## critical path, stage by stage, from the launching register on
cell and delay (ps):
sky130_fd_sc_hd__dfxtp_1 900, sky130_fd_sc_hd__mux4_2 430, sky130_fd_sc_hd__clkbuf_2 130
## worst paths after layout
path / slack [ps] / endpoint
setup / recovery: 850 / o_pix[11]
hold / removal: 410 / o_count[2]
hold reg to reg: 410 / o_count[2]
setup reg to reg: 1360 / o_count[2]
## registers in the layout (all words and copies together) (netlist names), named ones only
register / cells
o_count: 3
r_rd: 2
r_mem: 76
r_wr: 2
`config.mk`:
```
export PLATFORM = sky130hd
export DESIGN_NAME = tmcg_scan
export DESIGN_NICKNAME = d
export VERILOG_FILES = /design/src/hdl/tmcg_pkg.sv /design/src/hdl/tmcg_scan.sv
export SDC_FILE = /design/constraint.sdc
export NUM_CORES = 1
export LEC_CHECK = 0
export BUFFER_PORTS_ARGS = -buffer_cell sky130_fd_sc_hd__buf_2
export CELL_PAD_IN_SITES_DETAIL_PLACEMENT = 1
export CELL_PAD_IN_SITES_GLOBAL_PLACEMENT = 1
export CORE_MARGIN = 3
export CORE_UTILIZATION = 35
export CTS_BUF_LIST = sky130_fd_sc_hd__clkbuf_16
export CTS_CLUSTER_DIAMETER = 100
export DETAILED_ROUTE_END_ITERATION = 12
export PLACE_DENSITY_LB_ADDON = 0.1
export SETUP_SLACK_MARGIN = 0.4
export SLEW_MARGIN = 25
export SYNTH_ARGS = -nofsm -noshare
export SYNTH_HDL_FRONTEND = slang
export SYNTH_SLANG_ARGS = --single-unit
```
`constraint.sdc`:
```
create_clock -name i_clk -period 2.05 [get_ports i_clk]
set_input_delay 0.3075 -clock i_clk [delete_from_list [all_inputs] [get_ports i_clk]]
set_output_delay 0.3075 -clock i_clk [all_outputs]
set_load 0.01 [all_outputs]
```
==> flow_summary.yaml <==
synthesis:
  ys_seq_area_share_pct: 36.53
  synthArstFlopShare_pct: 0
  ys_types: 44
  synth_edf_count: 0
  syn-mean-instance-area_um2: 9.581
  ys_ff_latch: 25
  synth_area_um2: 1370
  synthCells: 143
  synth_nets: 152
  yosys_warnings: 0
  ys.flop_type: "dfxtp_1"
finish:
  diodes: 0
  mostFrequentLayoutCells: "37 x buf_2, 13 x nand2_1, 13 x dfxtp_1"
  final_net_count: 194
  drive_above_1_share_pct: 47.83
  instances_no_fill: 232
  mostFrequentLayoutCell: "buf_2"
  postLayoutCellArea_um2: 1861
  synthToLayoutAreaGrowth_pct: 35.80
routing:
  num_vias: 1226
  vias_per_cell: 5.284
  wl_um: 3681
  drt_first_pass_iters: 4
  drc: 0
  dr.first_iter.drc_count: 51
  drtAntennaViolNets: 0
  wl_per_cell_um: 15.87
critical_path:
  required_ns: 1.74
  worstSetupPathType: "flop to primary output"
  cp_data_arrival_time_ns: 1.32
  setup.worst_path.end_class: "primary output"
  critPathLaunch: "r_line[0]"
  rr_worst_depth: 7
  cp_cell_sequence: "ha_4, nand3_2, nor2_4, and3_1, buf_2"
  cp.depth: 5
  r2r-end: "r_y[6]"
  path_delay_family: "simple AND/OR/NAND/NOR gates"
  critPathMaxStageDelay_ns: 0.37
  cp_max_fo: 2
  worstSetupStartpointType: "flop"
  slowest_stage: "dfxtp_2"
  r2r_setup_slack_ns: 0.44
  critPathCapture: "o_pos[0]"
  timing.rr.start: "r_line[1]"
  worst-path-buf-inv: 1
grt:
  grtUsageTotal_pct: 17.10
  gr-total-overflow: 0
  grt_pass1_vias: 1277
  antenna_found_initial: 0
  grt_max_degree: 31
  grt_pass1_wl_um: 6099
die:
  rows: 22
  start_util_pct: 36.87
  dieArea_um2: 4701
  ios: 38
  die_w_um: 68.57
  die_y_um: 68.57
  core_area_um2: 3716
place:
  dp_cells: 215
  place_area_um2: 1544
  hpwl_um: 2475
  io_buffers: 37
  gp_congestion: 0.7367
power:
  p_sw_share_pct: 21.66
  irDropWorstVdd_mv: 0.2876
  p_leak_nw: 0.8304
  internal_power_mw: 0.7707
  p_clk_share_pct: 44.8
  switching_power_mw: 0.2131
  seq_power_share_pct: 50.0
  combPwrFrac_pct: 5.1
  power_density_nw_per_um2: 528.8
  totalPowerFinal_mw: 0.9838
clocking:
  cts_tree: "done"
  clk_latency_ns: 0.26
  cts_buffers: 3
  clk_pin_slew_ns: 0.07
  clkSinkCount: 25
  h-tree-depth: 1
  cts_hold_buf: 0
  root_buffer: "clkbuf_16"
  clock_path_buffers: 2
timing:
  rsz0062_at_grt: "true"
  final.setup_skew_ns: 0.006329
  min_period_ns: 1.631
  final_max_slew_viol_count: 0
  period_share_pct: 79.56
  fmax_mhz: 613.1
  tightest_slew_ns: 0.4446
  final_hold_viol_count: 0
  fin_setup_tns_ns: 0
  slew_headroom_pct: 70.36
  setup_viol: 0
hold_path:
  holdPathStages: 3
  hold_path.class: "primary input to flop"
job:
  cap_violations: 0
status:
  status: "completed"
===== src/design/ecd_pkg.sv =====
// ----------------------------------------------------------------------------
// ecd_pkg
// Shared types, constants and calendar helpers for the epoch-to-date block.
// ----------------------------------------------------------------------------
package ecd_pkg;

    localparam int unsigned PADDR_W = 3;

    // Division by constants through reciprocal multiplication. Each reciprocal
    // is rounded up and is exact for every dividend the datapath can present.
    localparam logic [26:0] RECIP_675 = 27'd101806633;  // ceil(2^36 / 675)
    localparam logic [9:0]  DAY_LO    = 10'd675;        // 86400 / 128
    localparam logic [15:0] RECIP_15  = 16'd34953;      // ceil(2^19 / 15)
    localparam logic [16:0] RECIP_7   = 17'd74899;      // ceil(2^19 / 7)

    localparam logic signed [17:0] SECS_PER_HOUR = 18'sd3600;

    localparam logic [11:0] BASE_YEAR      = 12'd1970;
    localparam logic [1:0]  BASE_Y4        = 2'd2;     // 1970 mod 4
    localparam logic [6:0]  BASE_Y100      = 7'd70;    // 1970 mod 100
    localparam logic [8:0]  BASE_Y400      = 9'd370;   // 1970 mod 400
    localparam logic [6:0]  Y100_LAST      = 7'd99;
    localparam logic [8:0]  Y400_LAST      = 9'd399;
    localparam logic [8:0]  DAYS_COMMON    = 9'd365;
    localparam logic [8:0]  DAYS_LEAP      = 9'd366;
    localparam logic [3:0]  LAST_MONTH_IDX = 4'd11;
    localparam logic [3:0]  EPOCH_WEEKDAY  = 4'd3;     // 1970-01-01 was a Thursday
    localparam logic [3:0]  WEEK_DAYS      = 4'd7;

    localparam logic [PADDR_W-1:0] ADDR_ZONE_OFFSET = 3'd0;

    typedef enum logic [3:0] {
        OP_NOP,
        OP_LOAD,
        OP_DAY_QUO,
        OP_DAY_REM,
        OP_MIN_QUO,
        OP_MIN_REM,
        OP_HOUR_REM,
        OP_YEAR_STEP,
        OP_MONTH_STEP,
        OP_FINISH
    } ecd_op_t;

    typedef struct packed {
        ecd_op_t op;
    } ecd_cmd_t;

    typedef struct packed {
        logic year_done;
        logic month_done;
    } ecd_stat_t;

    // Days before the start of month m (0..12), leap years one more from March.
    function automatic logic [8:0] month_begin(input logic [3:0] m, input logic leap);
        logic [8:0] v;
        case (m)
            4'd0:    v = 9'd0;
            4'd1:    v = 9'd31;
            4'd2:    v = 9'd59;
            4'd3:    v = 9'd90;
            4'd4:    v = 9'd120;
            4'd5:    v = 9'd151;
            4'd6:    v = 9'd181;
            4'd7:    v = 9'd212;
            4'd8:    v = 9'd243;
            4'd9:    v = 9'd273;
            4'd10:   v = 9'd304;
            4'd11:   v = 9'd334;
            4'd12:   v = 9'd365;
            default: v = 9'd0;
        endcase
        if (leap && (m >= 4'd2)) begin
            v = v + 9'd1;
        end
        return v;
    endfunction

endpackage


===== src/design/epoch_seconds_to_calendar_date.sv =====
// ----------------------------------------------------------------------------
// epoch_seconds_to_calendar_date
// Converts seconds since 1970-01-01 UTC to local calendar date and time.
// ----------------------------------------------------------------------------
// Usage:
//   Input beat: drive epoch_seconds and raise start; it is taken at a rising
//   edge where start is high and busy is low. busy stays high while the item
//   is worked on.
//   Result beat: done is high for exactly one cycle with all result ports
//   valid; the receiver must take it in that cycle.
//   It works in five split steps that divide by constants through reciprocal
//   multiplication, then the year walk, one year per cycle, and the month
//   walk, one month per cycle. One item is in flight at a time; busy is
//   already low in the done cycle, so the next item may be taken there.
//   zone_offset_hours (APB, byte address 0) holds signed whole hours added
//   before conversion; write it only while busy is low. A shifted time below
//   zero gives the epoch with clamped set.
//   Reset clears the sequencer and sets the zone offset to +1 hour.
// ----------------------------------------------------------------------------
module epoch_seconds_to_calendar_date (
    input  logic                        clk,
    input  logic                        rst_n,
    input  logic                        psel,
    input  logic                        penable,
    input  logic                        pwrite,
    input  logic [ecd_pkg::PADDR_W-1:0] paddr,
    input  logic [31:0]                 pwdata,
    output logic [31:0]                 prdata,
    output logic                        pready,
    input  logic                        start,
    output logic                        busy,
    input  logic [31:0]                 epoch_seconds,
    output logic                        done,
    output logic [5:0]                  second_of_minute,
    output logic [5:0]                  minute_of_hour,
    output logic [4:0]                  hour_of_day,
    output logic [2:0]                  day_of_week,
    output logic [4:0]                  day_of_month,
    output logic [3:0]                  month_of_year,
    output logic [11:0]                 year_number,
    output logic                        clamped
);
    import ecd_pkg::*;

    logic [4:0] zone_reg;
    logic       zone_hit;
    ecd_cmd_t   cmd;
    ecd_stat_t  stat;

    // Only the word select bit decodes; byte offsets within the word alias.
    assign zone_hit = (paddr[PADDR_W-1] == ADDR_ZONE_OFFSET[PADDR_W-1]);
    assign pready   = 1'b1;
    assign prdata   = zone_hit ? {27'd0, zone_reg} : 32'd0;

    always_ff @(posedge clk or negedge rst_n)
    begin
        if (!rst_n)
        begin
            zone_reg <= 5'd1;
        end
        else if (psel && penable && pwrite && zone_hit)
        begin
            zone_reg <= pwdata[4:0];
        end
    end

    ecd_ctrl u_ctrl (
        .clk   (clk),
        .rst_n (rst_n),
        .start (start),
        .busy  (busy),
        .done  (done),
        .cmd   (cmd),
        .stat  (stat)
    );

    ecd_dp u_dp (
        .clk               (clk),
        .cmd               (cmd),
        .stat              (stat),
        .epoch_seconds     (epoch_seconds),
        .zone_offset_hours (zone_reg),
        .second_of_minute  (second_of_minute),
        .minute_of_hour    (minute_of_hour),
        .hour_of_day       (hour_of_day),
        .day_of_week       (day_of_week),
        .day_of_month      (day_of_month),
        .month_of_year     (month_of_year),
        .year_number       (year_number),
        .clamped           (clamped)
    );

endmodule


===== src/design/ecd_dp.sv =====
// ----------------------------------------------------------------------------
// ecd_dp
// Datapath: zone shift and clamp, reciprocal-multiply splits into days,
// seconds, minutes and hours, the weekday, the year walk and the month walk.
// ----------------------------------------------------------------------------
module ecd_dp (
    input  logic               clk,
    input  ecd_pkg::ecd_cmd_t  cmd,
    output ecd_pkg::ecd_stat_t stat,
    input  logic [31:0]        epoch_seconds,
    input  logic [4:0]         zone_offset_hours,
    output logic [5:0]         second_of_minute,
    output logic [5:0]         minute_of_hour,
    output logic [4:0]         hour_of_day,
    output logic [2:0]         day_of_week,
    output logic [4:0]         day_of_month,
    output logic [3:0]         month_of_year,
    output logic [11:0]        year_number,
    output logic               clamped
);
    import ecd_pkg::*;

    logic [32:0] secs_reg, secs_next;
    logic [15:0] days_reg, days_next;
    logic [12:0] wq_reg, wq_next;
    logic [16:0] sod_reg, sod_next;
    logic [10:0] mod_reg, mod_next;
    logic [11:0] year_reg, year_next;
    logic [1:0]  y4_reg, y4_next;
    logic [6:0]  y100_reg, y100_next;
    logic [8:0]  y400_reg, y400_next;
    logic [3:0]  mon_reg, mon_next;
    logic [5:0]  sec_reg, sec_next;
    logic [5:0]  min_reg, min_next;
    logic [4:0]  hour_reg, hour_next;
    logic [2:0]  dow_reg, dow_next;
    logic [4:0]  mday_reg, mday_next;
    logic [3:0]  month_reg, month_next;
    logic        clamp_reg, clamp_next;

    logic [52:0]        day_prod;
    logic [25:0]        day_sub;
    logic [32:0]        wk_prod;
    logic [15:0]        wk_sub;
    logic [14:0]        mul15_in;
    logic [30:0]        mul15_prod;
    logic [14:0]        sod_sub;
    logic [8:0]         mod_sub;
    logic [3:0]         dow_in;
    logic signed [17:0] zone_ext, shift_secs;
    logic signed [33:0] shifted;
    logic               leap;
    logic [8:0]         year_len, mb_next, mb_cur;
    logic [15:0]        mday_full;

    always_comb
    begin
        // 86400 is 128 * 675, so the low seven bits pass straight through.
        day_prod = 53'(secs_reg[32:7]) * 53'(RECIP_675);
        day_sub  = secs_reg[32:7] - ({10'd0, days_reg} * {16'd0, DAY_LO});
        wk_prod  = {17'd0, days_reg} * {16'd0, RECIP_7};
        wk_sub   = days_reg - ({wq_reg, 3'b000} - {3'b000, wq_reg});
        dow_in   = {1'b0, wk_sub[2:0]} + EPOCH_WEEKDAY;

        // Division by 60 is a shift by two and a division by 15.
        mul15_in   = (cmd.op == OP_MIN_QUO) ? sod_reg[16:2] : {6'd0, mod_reg[10:2]};
        mul15_prod = {16'd0, mul15_in} * {15'd0, RECIP_15};
        sod_sub    = sod_reg[16:2] - ({mod_reg, 4'b0000} - {4'b0000, mod_reg});
        mod_sub    = mod_reg[10:2] - ({hour_reg, 4'b0000} - {4'b0000, hour_reg});

        zone_ext   = {{13{zone_offset_hours[4]}}, zone_offset_hours};
        shift_secs = zone_ext * SECS_PER_HOUR;
        shifted    = $signed({2'b00, epoch_seconds}) + {{16{shift_secs[17]}}, shift_secs};

        leap      = (y4_reg == 2'd0) && ((y100_reg != 7'd0) || (y400_reg == 9'd0));
        year_len  = leap ? DAYS_LEAP : DAYS_COMMON;
        mb_next   = month_begin(mon_reg + 4'd1, leap);
        mb_cur    = month_begin(mon_reg, leap);
        mday_full = days_reg - {7'd0, mb_cur} + 16'd1;

        stat.year_done  = (days_reg < {7'd0, year_len});
        stat.month_done = (mon_reg == LAST_MONTH_IDX) || (days_reg < {7'd0, mb_next});

        secs_next  = secs_reg;
        days_next  = days_reg;
        wq_next    = wq_reg;
        sod_next   = sod_reg;
        mod_next   = mod_reg;
        year_next  = year_reg;
        y4_next    = y4_reg;
        y100_next  = y100_reg;
        y400_next  = y400_reg;
        mon_next   = mon_reg;
        sec_next   = sec_reg;
        min_next   = min_reg;
        hour_next  = hour_reg;
        dow_next   = dow_reg;
        mday_next  = mday_reg;
        month_next = month_reg;
        clamp_next = clamp_reg;

        case (cmd.op)
            OP_LOAD:
            begin
                clamp_next = shifted[33];
                secs_next  = shifted[33] ? 33'd0 : shifted[32:0];
            end
            OP_DAY_QUO:
            begin
                days_next = day_prod[51:36];
            end
            OP_DAY_REM:
            begin
                sod_next = {day_sub[9:0], secs_reg[6:0]};
                wq_next  = wk_prod[31:19];
            end
            OP_MIN_QUO:
            begin
                mod_next = mul15_prod[29:19];
                dow_next = (dow_in >= WEEK_DAYS) ? 3'(dow_in - WEEK_DAYS) : dow_in[2:0];
            end
            OP_MIN_REM:
            begin
                sec_next  = {sod_sub[3:0], sod_reg[1:0]};
                hour_next = mul15_prod[23:19];
            end
            OP_HOUR_REM:
            begin
                min_next  = {mod_sub[3:0], mod_reg[1:0]};
                year_next = BASE_YEAR;
                y4_next   = BASE_Y4;
                y100_next = BASE_Y100;
                y400_next = BASE_Y400;
                mon_next  = 4'd0;
            end
            OP_YEAR_STEP:
            begin
                days_next = days_reg - {7'd0, year_len};
                year_next = year_reg + 12'd1;
                y4_next   = y4_reg + 2'd1;
                y100_next = (y100_reg == Y100_LAST) ? 7'd0 : y100_reg + 7'd1;
                y400_next = (y400_reg == Y400_LAST) ? 9'd0 : y400_reg + 9'd1;
            end
            OP_MONTH_STEP:
            begin
                mon_next = mon_reg + 4'd1;
            end
            OP_FINISH:
            begin
                mday_next  = mday_full[4:0];
                month_next = mon_reg + 4'd1;
            end
            default:
            begin
            end
        endcase
    end

    always_ff @(posedge clk)
    begin
        secs_reg  <= secs_next;
        days_reg  <= days_next;
        wq_reg    <= wq_next;
        sod_reg   <= sod_next;
        mod_reg   <= mod_next;
        year_reg  <= year_next;
        y4_reg    <= y4_next;
        y100_reg  <= y100_next;
        y400_reg  <= y400_next;
        mon_reg   <= mon_next;
        sec_reg   <= sec_next;
        min_reg   <= min_next;
        hour_reg  <= hour_next;
        dow_reg   <= dow_next;
        mday_reg  <= mday_next;
        month_reg <= month_next;
        clamp_reg <= clamp_next;
    end

    assign second_of_minute = sec_reg;
    assign minute_of_hour   = min_reg;
    assign hour_of_day      = hour_reg;
    assign day_of_week      = dow_reg;
    assign day_of_month     = mday_reg;
    assign month_of_year    = month_reg;
    assign year_number      = year_reg;
    assign clamped          = clamp_reg;

endmodule


===== src/design/ecd_ctrl.sv =====
// ----------------------------------------------------------------------------
// ecd_ctrl
// Sequencer: walks the datapath through the split steps, the year walk and
// the month walk, and raises done for one cycle at the end.
// ----------------------------------------------------------------------------
module ecd_ctrl (
    input  logic               clk,
    input  logic               rst_n,
    input  logic               start,
    output logic               busy,
    output logic               done,
    output ecd_pkg::ecd_cmd_t  cmd,
    input  ecd_pkg::ecd_stat_t stat
);
    import ecd_pkg::*;

    typedef enum logic [3:0] {
        S_IDLE,
        S_DAY_QUO,
        S_DAY_REM,
        S_MIN_QUO,
        S_MIN_REM,
        S_HOUR_REM,
        S_YEAR,
        S_MONTH
    } state_t;

    state_t state_reg, state_next;
    logic   done_reg, done_next;

    always_comb
    begin
        state_next = state_reg;
        done_next  = 1'b0;
        cmd.op     = OP_NOP;
        case (state_reg)
            S_IDLE:
            begin
                if (start)
                begin
                    cmd.op     = OP_LOAD;
                    state_next = S_DAY_QUO;
                end
            end
            S_DAY_QUO:
            begin
                cmd.op     = OP_DAY_QUO;
                state_next = S_DAY_REM;
            end
            S_DAY_REM:
            begin
                cmd.op     = OP_DAY_REM;
                state_next = S_MIN_QUO;
            end
            S_MIN_QUO:
            begin
                cmd.op     = OP_MIN_QUO;
                state_next = S_MIN_REM;
            end
            S_MIN_REM:
            begin
                cmd.op     = OP_MIN_REM;
                state_next = S_HOUR_REM;
            end
            S_HOUR_REM:
            begin
                cmd.op     = OP_HOUR_REM;
                state_next = S_YEAR;
            end
            S_YEAR:
            begin
                if (stat.year_done)
                begin
                    state_next = S_MONTH;
                end
                else
                begin
                    cmd.op = OP_YEAR_STEP;
                end
            end
            S_MONTH:
            begin
                if (stat.month_done)
                begin
                    cmd.op     = OP_FINISH;
                    done_next  = 1'b1;
                    state_next = S_IDLE;
                end
                else
                begin
                    cmd.op = OP_MONTH_STEP;
                end
            end
            default:
            begin
                state_next = S_IDLE;
            end
        endcase
    end

    always_ff @(posedge clk or negedge rst_n)
    begin
        if (!rst_n)
        begin
            state_reg <= S_IDLE;
            done_reg  <= 1'b0;
        end
        else
        begin
            state_reg <= state_next;
            done_reg  <= done_next;
        end
    end

    assign busy = (state_reg != S_IDLE);
    assign done = done_reg;

endmodule


===== config.mk =====
export PLATFORM = sky130hd
export DESIGN_NAME = epoch_seconds_to_calendar_date
export DESIGN_NICKNAME = d
export VERILOG_FILES = /design/src/design/ecd_pkg.sv /design/src/design/epoch_seconds_to_calendar_date.sv /design/src/design/ecd_dp.sv /design/src/design/ecd_ctrl.sv
export SDC_FILE = /design/constraint.sdc
export NUM_CORES = 1
export LEC_CHECK = 0
export ABC_AREA = 1
export BUFFER_PORTS_ARGS = -buffer_cell sky130_fd_sc_hd__buf_2
export CAP_MARGIN = 20
export CORE_MARGIN = 1.5
export CORE_UTILIZATION = 66
export DETAILED_ROUTE_END_ITERATION = 7
export MAX_ROUTING_LAYER = met4
export PLACE_DENSITY_LB_ADDON = 0.2
export SLEW_MARGIN = 10
export SYNTH_ARGS = -nofsm -noshare
export SYNTH_HDL_FRONTEND = slang
export SYNTH_SLANG_ARGS = --single-unit

===== constraint.sdc =====
create_clock -name clk -period 15.15 [get_ports clk]
set_clock_uncertainty 0.05 [all_clocks]
set_input_delay 1.515 -clock clk [delete_from_list [all_inputs] [get_ports clk]]
set_output_delay 1.515 -clock clk [all_outputs]
set_load 0.005 [all_outputs]

==> run metrics, run 1 <==
Placement Cell Area=26700 um2; routed wire length=59.6 mm; RR Startpoint=u_dp.secs_reg[22]; Yosys top cell by area=ha_1; Critical Path End=u_dp.days_reg[13]; post_cts resized=0; total core area=38600 um2; Yosys Warn Count=0; CTS tree=built; Crit Path Max Fanout=9; share of cells above drive strength 1=6.43%; Synth-to-Final Area Change=6.28%; cell with the most instances after synthesis=inv_1; Critical R2R Capture=u_dp.days_reg[13]; GRT met3 Usage=3.78%; Fill cells=3036; TritonCTS buffer count=17; dpl cells=3407; Least-Margin Pin Slew=940 ps; RSZ-0062 raised after global routing=false; crit path from=u_dp.secs_reg[22]; chip width=200 um; setup tns final=0 ps; vias in the first global route=20.3k; H-tree Lvls=4; clock slew at reported path FFs=80 ps; CP arrival=7010 ps; Setup crit end kind=flop; first drt pass iteration count=7; dominant cells by area after synthesis=ha_1 (28%), fa_1 (21%), edfxtp_1 (17%); Port Buffers=92; # DRC=0; Cell Count, Final, Fillers Out=3442; Crit path depth=24; CP most frequent cell=inv_1; grt ovf=0; Largest register FFs=33; critical path launch point type=flop; CP max-delay cell=edfxtp_1; first-pass GRT wire length=98.2 mm; CP cell instances=fa_1 > inv_1 > fa_1 > inv_1 > ha_1 > inv_1 > fa_1 > inv_1 > fa_1 > inv_1 > fa_1 > inv_1 > fa_1 > ha_1 > a21oi_1 > inv_1 > nor2_1 > o21ai_0 > a21oi_1 > nand3_1 > a221o_1 > or2_2 > nand3_1 > o21ai_0; Die ar.=40200 um2; Slew Limit Fails=0; Crit path buffers/inverters=7; Final Core Density=71.0%; Hold Crit Class=flop to flop; clk sinks=158; Yosys top cell area share=28.0%; Starting DRT DRC Count=954; minimum clock period after layout=6870 ps; slowest cell delay on critical path=670 ps; largest net degree at the start of global routing=36; Site Rows=72; Final setup viols=0; Highest Clock Rate=146 MHz; synthesized area per cell=9.18 um2; final hold vios=0; Die Height=200 um; Critical Path RT=15290 ps; GRT busiest layer=met2; hold_buf cts=0; top_reg_cell synth=edfxtp_1; count of cell types in the netlist=55; Starting Density=66.8%; CP Class=flop to flop; post-synthesis async set-or-reset flop share=5.70%; Reg2Reg Setup Slack=8280 ps; Yosys reg bits=158; WL/cell=17.3 um; fin area=27400 um2; commonest cells in the netlist=inv_1 (640), ha_1 (576), nand2_1 (298), fa_1 (273), nor2_1 (187); post-CTS setup buffers=0; fin nets=3831; HPWL after DPL=50.2 mm; share of the yosys chip area belonging to registers=18.1%; Post-synth EDFFs=144; GRT Util Overall=31.8%; status=complete, no violations; Syn Std Cell Area=25700 um2; met1 Use GR=37.8%; initial antenna violation count=2; antenna viol nets, final=0; Clock Tree Buf Depth=2; RD Place Congestion=0.950; family with the most delay on the worst path=adder cells; CTS root buf=clkbuf_16; Avg Vias per Cell=5.51; met2 Resource Use GR=55.8%; Worst-Skew Late Latency=470 ps; Syn Inst Count=2805; max cap viols=0; # IOs=150; max_slew headroom=37.2%; Worst Reg-to-Reg Cells=24; final period utilization=45.3%; total number of vias=19.0k
==> routing by layer <==
metal  vias to the layer above  share of wire (%)
li1                       9194                  -
met1                      9227                 43
met2                       414                 51
met3                       138                3.4
met4                         0                3.3
met5                         -                  0
==> area by class of cell <==
class | instances | area, um2 | area share (%)
multi-input combinational | 1984 | 18500 | 67.6
antenna | 2 | 5.00 | 0.0183
sequential | 158 | 4650 | 17.0
clock buffer | 17 | 425 | 1.55
tap | 518 | 648 | 2.37
clock inverter | 15 | 170 | 0.622
inverter | 649 | 2440 | 8.91
timing repair buffer | 99 | 517 | 1.89
==> worst min-delay path by stage <==
| stage | from | end | slack (ps) | depth (start not counted) |
|---|---|---|---|---|
| global placement | u_dp.secs_reg[0] | u_dp.sod_reg[0] | 350 | 0 |
| floorplan | u_dp.sod_reg[0] | u_dp.second_of_minute[0] | 350 | 0 |
| finish | u_dp.sod_reg[1] | u_dp.second_of_minute[1] | 380 | 0 |
| CTS | u_dp.sod_reg[0] | u_dp.second_of_minute[0] | 380 | 0 |
| global route | u_dp.sod_reg[0] | u_dp.second_of_minute[0] | 390 | 0 |
| detailed placement | u_dp.secs_reg[1] | u_dp.sod_reg[1] | 360 | 0 |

■ Work instructions
Each line in the material above that mentions the word "primary" must be copied.

■ Task response
  worstSetupPathType: "flop to primary output"
  setup.worst_path.end_class: "primary output"
  hold_path.class: "primary input to flop"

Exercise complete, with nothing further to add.